This turn-of-the-century home in North Augusta was designed by Martha Louise Wall Andrews, a graduate of Georgia Normal College, and built by her father, Budd Clay (B.C.) Wall, in 1902. B.C. Wall was a Civil War veteran and prominent businessman from Augusta, Georgia – just across the Savannah River – and relocated to the new Aiken County town at the behest of his friend, developer, and town founder, James U. Jackson.
Together Jackson and Wall established North Augusta in the early 1900s, with Wall designing and building the streets along with the sewage and drainage system and even serving as mayor from 1909 through 1923. Jackson developed businesses such as the Hampton Terrace Hotel, which included an eighteen-hole golf course, riding stables, and a 1,500-acre game preserve. The Hampton Terrace Hotel boosted North Augusta as a desirable resort destination on par with nearby Aiken and Augusta. This house, called Sesame Lodge, was built as a guest house to serve overflow from the Hampton Terrace Hotel. The third floor of Sesame Lodge accommodated servants who traveled with the hotel’s guests.

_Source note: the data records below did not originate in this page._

File: config.mk
export PLATFORM = sky130hd
export DESIGN_NAME = frequency_load_shed_controller
export DESIGN_NICKNAME = d
export VERILOG_FILES = /design/src/hw/rtl/fls_pkg.sv /design/src/hw/rtl/fls_arith.sv /design/src/hw/rtl/frequency_load_shed_controller.sv
export SDC_FILE = /design/constraint.sdc
export NUM_CORES = 1
export LEC_CHECK = 0
export BUFFER_PORTS_ARGS = -buffer_cell sky130_fd_sc_hd__clkbuf_2
export CAP_MARGIN = 5
export CORE_ASPECT_RATIO = 1.75
export CORE_UTILIZATION = 40
export CTS_CLUSTER_SIZE = 14
export DETAILED_ROUTE_END_ITERATION = 10
export PLACE_DENSITY_LB_ADDON = 0.1
export SYNTH_ARGS = -nofsm -noshare
export SYNTH_HDL_FRONTEND = slang
export SYNTH_SLANG_ARGS = --single-unit
File: constraint.sdc
create_clock -name clock -period 9.05 [get_ports clock]
set_input_delay 1.81 -clock clock [delete_from_list [all_inputs] [get_ports clock]]
set_output_delay 1.81 -clock clock [all_outputs]
set_load 0.1 [all_outputs]
File: src/hw/rtl/fls_pkg.sv
package fls_pkg;

   // Field widths.
   localparam int FREQ_W  = 22;
   localparam int ROC_W   = 32;
   localparam int COUNT_W = 16;
   localparam int MASK_W  = 8;
   localparam int SHED_W  = 4;
   localparam int STATE_W = 2;
   localparam int DATA_W  = 32;
   localparam int ADDR_W  = 3;

   // Number of switchable loads.
   localparam int NUM_LOADS = 8;

   // Serial arithmetic: one quotient bit and one multiplier bit per cycle.
   localparam int DIV_STEPS = FREQ_W;
   localparam int MUL_STEPS = FREQ_W;
   localparam int STEP_W    = $clog2(FREQ_W);
   localparam int PROD_W    = 2 * FREQ_W + 2;
   localparam int ROC_SHIFT = 8;

   // 16000 Hz in units of 1/256 Hz.
   localparam logic [FREQ_W-1:0] DIVIDEND = FREQ_W'(4096000);

   // Register reset values: 43.7 Hz and 0.6 Hz/s in 1/256 units.
   localparam logic [FREQ_W-1:0] FREQ_THR_RESET = FREQ_W'(11187);
   localparam logic [ROC_W-1:0]  ROC_THR_RESET  = ROC_W'(154);

   // Register index, taken from the byte address.
   localparam logic REG_FREQ_THR = 1'b0;
   localparam logic REG_ROC_THR  = 1'b1;

   // Request kinds.
   localparam logic KIND_SAMPLE = 1'b0;
   localparam logic KIND_TIMER  = 1'b1;

   typedef enum logic [STATE_W-1:0] {
      ST_STABLE    = 2'd0,
      ST_SHED      = 2'd1,
      ST_MONITOR   = 2'd2,
      ST_RECONNECT = 2'd3
   } fsm_state_type;

   typedef enum logic [1:0] {
      DIR_NONE      = 2'd0,
      DIR_SHED      = 2'd1,
      DIR_RECONNECT = 2'd2
   } dir_type;

   typedef enum logic [1:0] {
      CT_IDLE   = 2'd0,
      CT_CALC   = 2'd1,
      CT_FINISH = 2'd2
   } ctrl_state_type;

   typedef enum logic [2:0] {
      AR_IDLE = 3'd0,
      AR_DIV  = 3'd1,
      AR_PREP = 3'd2,
      AR_MUL  = 3'd3,
      AR_SAT  = 3'd4
   } ar_phase_type;

   typedef struct packed {
      logic start;
   } ar_ctl_type;

   typedef struct packed {
      logic busy;
      logic done;
   } ar_sts_type;

endpackage

File: src/hw/rtl/fls_arith.sv
module fls_arith (
   input  logic                              clock,
   input  logic                              reset,
   input  fls_pkg::ar_ctl_type               ctl,
   input  logic [fls_pkg::COUNT_W-1:0]       raw_count,
   input  logic [fls_pkg::FREQ_W-1:0]        cur_freq,
   output fls_pkg::ar_sts_type               sts,
   output logic [fls_pkg::FREQ_W-1:0]        freq,
   output logic signed [fls_pkg::ROC_W-1:0]  roc
);

   localparam int FW  = fls_pkg::FREQ_W;
   localparam int CW  = fls_pkg::COUNT_W;
   localparam int PW  = fls_pkg::PROD_W;
   localparam int RW  = fls_pkg::ROC_W;
   localparam int SW  = fls_pkg::STEP_W;
   localparam int TOP = RW - 1 + fls_pkg::ROC_SHIFT;

   fls_pkg::ar_phase_type phase_ff, phase_in;
   logic [SW-1:0]         cnt_ff, cnt_in;

   logic [CW:0]    rem_ff, rem_in;
   logic [FW-1:0]  quo_ff, quo_in;
   logic [CW-1:0]  dvs_ff, dvs_in;
   logic [FW:0]    mcand_ff, mcand_in;
   logic [FW+1:0]  hi_ff, hi_in;
   logic [FW-1:0]  lo_ff, lo_in;
   logic [RW-1:0]  roc_ff, roc_in;

   logic [CW:0]    rem_sh;
   logic [CW:0]    rem_sub;
   logic           fits;
   logic [FW+1:0]  addend;
   logic [FW+1:0]  psum;
   logic [PW-1:0]  prod;
   logic           in_range;
   logic [RW-1:0]  roc_sat;

   // Restoring division step: the dividend shifts out of the top of the
   // quotient register while quotient bits shift in at the bottom.
   assign rem_sh  = {rem_ff[CW-1:0], quo_ff[FW-1]};
   assign fits    = rem_sh >= {1'b0, dvs_ff};
   assign rem_sub = rem_sh - {1'b0, dvs_ff};

   // Shift-and-add multiply of the signed difference by the unsigned frequency.
   assign addend = lo_ff[0] ? {mcand_ff[FW], mcand_ff} : '0;
   assign psum   = hi_ff + addend;

   // Dropping the low eight bits of a two's complement product is a floor
   // division by 256; the rest is saturated to the 32-bit range.
   assign prod     = {hi_ff, lo_ff};
   assign in_range = (&prod[PW-1:TOP]) || !(|prod[PW-1:TOP]);
   assign roc_sat  = in_range ? prod[TOP:fls_pkg::ROC_SHIFT]
                              : (prod[PW-1] ? {1'b1, {(RW-1){1'b0}}}
                                            : {1'b0, {(RW-1){1'b1}}});

   always_comb begin
      phase_in = phase_ff;
      cnt_in   = cnt_ff;
      rem_in   = rem_ff;
      quo_in   = quo_ff;
      dvs_in   = dvs_ff;
      mcand_in = mcand_ff;
      hi_in    = hi_ff;
      lo_in    = lo_ff;
      roc_in   = roc_ff;
      unique case (phase_ff)
         fls_pkg::AR_IDLE: begin
            if (ctl.start) begin
               phase_in = fls_pkg::AR_DIV;
               cnt_in   = '0;
               rem_in   = '0;
               quo_in   = fls_pkg::DIVIDEND;
               dvs_in   = raw_count;
            end
         end
         fls_pkg::AR_DIV: begin
            rem_in = fits ? rem_sub : rem_sh;
            quo_in = {quo_ff[FW-2:0], fits};
            cnt_in = cnt_ff + SW'(1);
            if (cnt_ff == SW'(fls_pkg::DIV_STEPS - 1)) begin
               phase_in = fls_pkg::AR_PREP;
            end
         end
         fls_pkg::AR_PREP: begin
            mcand_in = {1'b0, quo_ff} - {1'b0, cur_freq};
            hi_in    = '0;
            lo_in    = quo_ff;
            cnt_in   = '0;
            phase_in = fls_pkg::AR_MUL;
         end
         fls_pkg::AR_MUL: begin
            hi_in  = {psum[FW+1], psum[FW+1:1]};
            lo_in  = {psum[0], lo_ff[FW-1:1]};
            cnt_in = cnt_ff + SW'(1);
            if (cnt_ff == SW'(fls_pkg::MUL_STEPS - 1)) begin
               phase_in = fls_pkg::AR_SAT;
            end
         end
         fls_pkg::AR_SAT: begin
            roc_in   = roc_sat;
            phase_in = fls_pkg::AR_IDLE;
         end
         default: begin
            phase_in = fls_pkg::AR_IDLE;
         end
      endcase
   end

   always_ff @(posedge clock) begin
      if (reset) begin
         phase_ff <= fls_pkg::AR_IDLE;
         cnt_ff   <= '0;
      end else begin
         phase_ff <= phase_in;
         cnt_ff   <= cnt_in;
      end
   end

   always_ff @(posedge clock) begin
      rem_ff   <= rem_in;
      quo_ff   <= quo_in;
      dvs_ff   <= dvs_in;
      mcand_ff <= mcand_in;
      hi_ff    <= hi_in;
      lo_ff    <= lo_in;
      roc_ff   <= roc_in;
   end

   assign sts.busy = (phase_ff != fls_pkg::AR_IDLE);
   assign sts.done = (phase_ff == fls_pkg::AR_SAT);
   assign freq     = quo_ff;
   assign roc      = roc_ff;

endmodule

File: src/hw/rtl/frequency_load_shed_controller.sv
// Channel   Direction  Handshake           Payload
// req       in         req_valid/req_stall req_kind, req_raw_count
// rsp       out        rsp_valid/rsp_stall load_mask, frequency, rate_of_change,
//                                          machine_state, restart_timer, bad_count
// csr       in/out     psel/penable/pready freq_threshold @0x0, roc_threshold @0x4
//
// For a frequency sample the serial divider produces one quotient bit a cycle, then the
// serial multiplier consumes one frequency bit a cycle, followed by set-up, saturation
// and commit. Timer requests and zero counts skip the arithmetic and go to commit.
// One request is worked on at a time; req_stall is high while it is in progress.
// A result waiting on rsp_stall does not block acceptance of the next request;
// only the commit of that request waits for the output register to free.
// Reset is synchronous and restores the thresholds and the relay state.
module frequency_load_shed_controller (
   input  logic                              clock,
   input  logic                              reset,
   input  logic                              req_valid,
   output logic                              req_stall,
   input  logic                              req_kind,
   input  logic [fls_pkg::COUNT_W-1:0]       req_raw_count,
   output logic                              rsp_valid,
   input  logic                              rsp_stall,
   output logic [fls_pkg::MASK_W-1:0]        rsp_load_mask,
   output logic [fls_pkg::FREQ_W-1:0]        rsp_frequency,
   output logic signed [fls_pkg::ROC_W-1:0]  rsp_rate_of_change,
   output logic [fls_pkg::STATE_W-1:0]       rsp_machine_state,
   output logic                              rsp_restart_timer,
   output logic                              rsp_bad_count,
   input  logic                              psel,
   input  logic                              penable,
   input  logic                              pwrite,
   input  logic [fls_pkg::ADDR_W-1:0]        paddr,
   input  logic [fls_pkg::DATA_W-1:0]        pwdata,
   output logic [fls_pkg::DATA_W-1:0]        prdata,
   output logic                              pready
);

   localparam int FW = fls_pkg::FREQ_W;
   localparam int RW = fls_pkg::ROC_W;
   localparam int MW = fls_pkg::MASK_W;
   localparam int HW = fls_pkg::SHED_W;

   // Configuration registers.
   logic [FW-1:0]         fthr_ff;
   logic signed [RW-1:0]  rthr_ff;
   logic                  csr_write;

   // Request control.
   fls_pkg::ctrl_state_type ctrl_ff, ctrl_in;
   logic                    kind_ff;
   logic                    bad_ff;
   logic                    accept;
   logic                    sample_ok;
   logic                    slot_free;
   logic                    commit;

   // Arithmetic unit.
   fls_pkg::ar_ctl_type   ar_ctl;
   fls_pkg::ar_sts_type   ar_sts;
   logic [FW-1:0]         ar_freq;
   logic signed [RW-1:0]  ar_roc;

   // Relay state.
   fls_pkg::fsm_state_type fsm_state_ff, fsm_state_in;
   fls_pkg::dir_type       dir_ff, dir_in;
   logic                   timeout_ff, timeout_in;
   logic [HW-1:0]          shed_count_ff, shed_count_in;
   logic [MW-1:0]          mask_ff, mask_in;
   logic [FW-1:0]          cur_freq_ff;

   logic [FW-1:0]          f_sel;
   logic signed [RW-1:0]   roc_sel;
   logic                   timeout_eff;
   logic                   unstable;
   logic                   recovering;
   logic                   restart;
   logic [HW-1:0]          shed_dec;

   // Output register.
   logic                   rsp_valid_ff;
   logic [MW-1:0]          rsp_mask_ff;
   logic [FW-1:0]          rsp_freq_ff;
   logic signed [RW-1:0]   rsp_roc_ff;
   logic [fls_pkg::STATE_W-1:0] rsp_state_ff;
   logic                   rsp_restart_ff;
   logic                   rsp_bad_ff;

   // ---------------------------------------------------------------- config
   assign pready    = 1'b1;
   assign csr_write = psel && penable && pwrite && pready;
   assign prdata    = (paddr[2] == fls_pkg::REG_ROC_THR) ? rthr_ff
                                                         : {{(32-FW){1'b0}}, fthr_ff};

   // --------------------------------------------------------------- control
   assign accept    = req_valid && !req_stall;
   assign sample_ok = (req_kind == fls_pkg::KIND_SAMPLE) && (req_raw_count != '0);
   assign slot_free = !rsp_valid_ff || !rsp_stall;

   always_comb begin
      ctrl_in      = ctrl_ff;
      req_stall    = 1'b1;
      ar_ctl.start = 1'b0;
      commit       = 1'b0;
      unique case (ctrl_ff)
         fls_pkg::CT_IDLE: begin
            req_stall = 1'b0;
            if (req_valid) begin
               ar_ctl.start = sample_ok;
               ctrl_in      = sample_ok ? fls_pkg::CT_CALC : fls_pkg::CT_FINISH;
            end
         end
         fls_pkg::CT_CALC: begin
            if (ar_sts.done) begin
               ctrl_in = fls_pkg::CT_FINISH;
            end
         end
         fls_pkg::CT_FINISH: begin
            if (slot_free) begin
               commit  = 1'b1;
               ctrl_in = fls_pkg::CT_IDLE;
            end
         end
         default: begin
            ctrl_in = fls_pkg::CT_IDLE;
         end
      endcase
   end

   fls_arith u_arith (
      .clock     (clock),
      .reset     (reset),
      .ctl       (ar_ctl),
      .raw_count (req_raw_count),
      .cur_freq  (cur_freq_ff),
      .sts       (ar_sts),
      .freq      (ar_freq),
      .roc       (ar_roc)
   );

   // ------------------------------------------------------------ relay logic
   // A timer request keeps the frequency, counts as a rate of zero and marks
   // the timeout before the transition is decided.
   assign f_sel       = (kind_ff == fls_pkg::KIND_TIMER) ? cur_freq_ff : ar_freq;
   assign roc_sel     = (kind_ff == fls_pkg::KIND_TIMER) ? '0 : ar_roc;
   assign timeout_eff = timeout_ff || (kind_ff == fls_pkg::KIND_TIMER);
   assign unstable    = (f_sel < fthr_ff) || (roc_sel > rthr_ff);
   assign recovering  = (f_sel > fthr_ff) || (roc_sel < rthr_ff);
   assign shed_dec    = shed_count_ff - HW'(1);

   always_comb begin
      fsm_state_in  = fsm_state_ff;
      dir_in        = dir_ff;
      timeout_in    = timeout_eff;
      shed_count_in = shed_count_ff;
      mask_in       = mask_ff;
      restart       = 1'b0;

      unique case (fsm_state_ff)
         fls_pkg::ST_STABLE: begin
            fsm_state_in = unstable ? fls_pkg::ST_SHED : fls_pkg::ST_STABLE;
         end
         fls_pkg::ST_SHED: begin
            fsm_state_in = fls_pkg::ST_MONITOR;
         end
         fls_pkg::ST_MONITOR: begin
            if (timeout_eff && (dir_ff == fls_pkg::DIR_SHED)) begin
               fsm_state_in = fls_pkg::ST_SHED;
            end else if (timeout_eff && (dir_ff == fls_pkg::DIR_RECONNECT)) begin
               fsm_state_in = fls_pkg::ST_RECONNECT;
            end
         end
         fls_pkg::ST_RECONNECT: begin
            fsm_state_in = (shed_count_ff == '0) ? fls_pkg::ST_STABLE
                                                 : fls_pkg::ST_MONITOR;
         end
         default: begin
            fsm_state_in = fls_pkg::ST_STABLE;
         end
      endcase

      unique case (fsm_state_in)
         fls_pkg::ST_SHED: begin
            // Loads go lowest index first; with all of them off nothing moves.
            if (shed_count_ff < HW'(fls_pkg::NUM_LOADS)) begin
               mask_in       = mask_ff & ~(MW'(1) << shed_count_ff[2:0]);
               shed_count_in = shed_count_ff + HW'(1);
            end
            dir_in     = fls_pkg::DIR_NONE;
            timeout_in = 1'b0;
         end
         fls_pkg::ST_MONITOR: begin
            if (dir_ff == fls_pkg::DIR_NONE) begin
               dir_in  = unstable ? fls_pkg::DIR_SHED : fls_pkg::DIR_RECONNECT;
               restart = 1'b1;
            end else if ((dir_ff == fls_pkg::DIR_SHED) && recovering) begin
               dir_in  = fls_pkg::DIR_RECONNECT;
               restart = 1'b1;
            end else if ((dir_ff == fls_pkg::DIR_RECONNECT) && unstable) begin
               dir_in  = fls_pkg::DIR_SHED;
               restart = 1'b1;
            end
         end
         fls_pkg::ST_RECONNECT: begin
            // Restored in reverse order: the most recently shed load first.
            if (shed_count_ff != '0) begin
               shed_count_in = shed_dec;
               mask_in       = mask_ff | (MW'(1) << shed_dec[2:0]);
            end
            dir_in     = fls_pkg::DIR_NONE;
            timeout_in = 1'b0;
         end
         default: begin
         end
      endcase
   end

   // ------------------------------------------------------------- registers
   always_ff @(posedge clock) begin
      if (reset) begin
         fthr_ff       <= fls_pkg::FREQ_THR_RESET;
         rthr_ff       <= fls_pkg::ROC_THR_RESET;
         ctrl_ff       <= fls_pkg::CT_IDLE;
         fsm_state_ff  <= fls_pkg::ST_STABLE;
         dir_ff        <= fls_pkg::DIR_NONE;
         timeout_ff    <= 1'b0;
         shed_count_ff <= '0;
         mask_ff       <= '1;
         cur_freq_ff   <= '0;
         rsp_valid_ff  <= 1'b0;
      end else begin
         ctrl_ff <= ctrl_in;
         if (csr_write) begin
            if (paddr[2] == fls_pkg::REG_ROC_THR) begin
               rthr_ff <= pwdata;
            end else begin
               fthr_ff <= pwdata[FW-1:0];
            end
         end
         if (commit && !bad_ff) begin
            fsm_state_ff  <= fsm_state_in;
            dir_ff        <= dir_in;
            timeout_ff    <= timeout_in;
            shed_count_ff <= shed_count_in;
            mask_ff       <= mask_in;
            cur_freq_ff   <= f_sel;
         end
         if (commit) begin
            rsp_valid_ff <= 1'b1;
         end else if (!rsp_stall) begin
            rsp_valid_ff <= 1'b0;
         end
      end
   end

   always_ff @(posedge clock) begin
      if (accept) begin
         kind_ff <= req_kind;
         bad_ff  <= (req_kind == fls_pkg::KIND_SAMPLE) && (req_raw_count == '0);
      end
      if (commit) begin
         if (bad_ff) begin
            rsp_mask_ff    <= mask_ff;
            rsp_freq_ff    <= cur_freq_ff;
            rsp_roc_ff     <= '0;
            rsp_state_ff   <= fsm_state_ff;
            rsp_restart_ff <= 1'b0;
            rsp_bad_ff     <= 1'b1;
         end else begin
            rsp_mask_ff    <= mask_in;
            rsp_freq_ff    <= f_sel;
            rsp_roc_ff     <= roc_sel;
            rsp_state_ff   <= fsm_state_in;
            rsp_restart_ff <= restart;
            rsp_bad_ff     <= 1'b0;
         end
      end
   end

   assign rsp_valid          = rsp_valid_ff;
   assign rsp_load_mask      = rsp_mask_ff;
   assign rsp_frequency      = rsp_freq_ff;
   assign rsp_rate_of_change = rsp_roc_ff;
   assign rsp_machine_state  = rsp_state_ff;
   assign rsp_restart_timer  = rsp_restart_ff;
   assign rsp_bad_count      = rsp_bad_ff;

   // ------------------------------------------------------------ assertions
   // The connected loads plus shed_count always add up to the mask width.
   a_mask_count: assert property (@(posedge clock) disable iff (reset)
      ($countones(mask_ff) + int'(shed_count_ff)) == MW)
      else $error("connected mask disagrees with shed count");

   a_shed_bound: assert property (@(posedge clock) disable iff (reset)
      shed_count_ff <= HW'(fls_pkg::NUM_LOADS))
      else $error("shed count beyond number of loads");

   // Stable is only reached once every shed load is back.
   a_stable_restored: assert property (@(posedge clock) disable iff (reset)
      (fsm_state_ff == fls_pkg::ST_STABLE) |-> (shed_count_ff == '0))
      else $error("stable state with loads still shed");

   a_arith_owned: assert property (@(posedge clock) disable iff (reset)
      ar_sts.busy |-> (ctrl_ff == fls_pkg::CT_CALC))
      else $error("arithmetic unit busy outside calculation");

   a_commit_shown: assert property (@(posedge clock) disable iff (reset)
      commit |=> rsp_valid)
      else $error("committed result not presented");

endmodule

Martha Wall Andrews designed not only this house but several homes in historic North Augusta, including her parents’ and her own. In 1926 her parents’ home burned, forcing them to stay at Sesame Lodge. The Walls remained at the guest house, using it as their private residence until B.C. Wall’s death in 1930. During the Walls’ occupancy of Sesame Lodge, a fire damaged the interior of the house, though it was repaired. However, the repairs were modern and did not reflect the home’s 1902 construction. The Hampton Terrace Hotel itself burned on New Year’s Eve 1916 and was never rebuilt. Once the Sesame Lodge was no longer available to guests, North Augusta lost its prestige among wealthy travelers and ceased being a desirable resort village on the river.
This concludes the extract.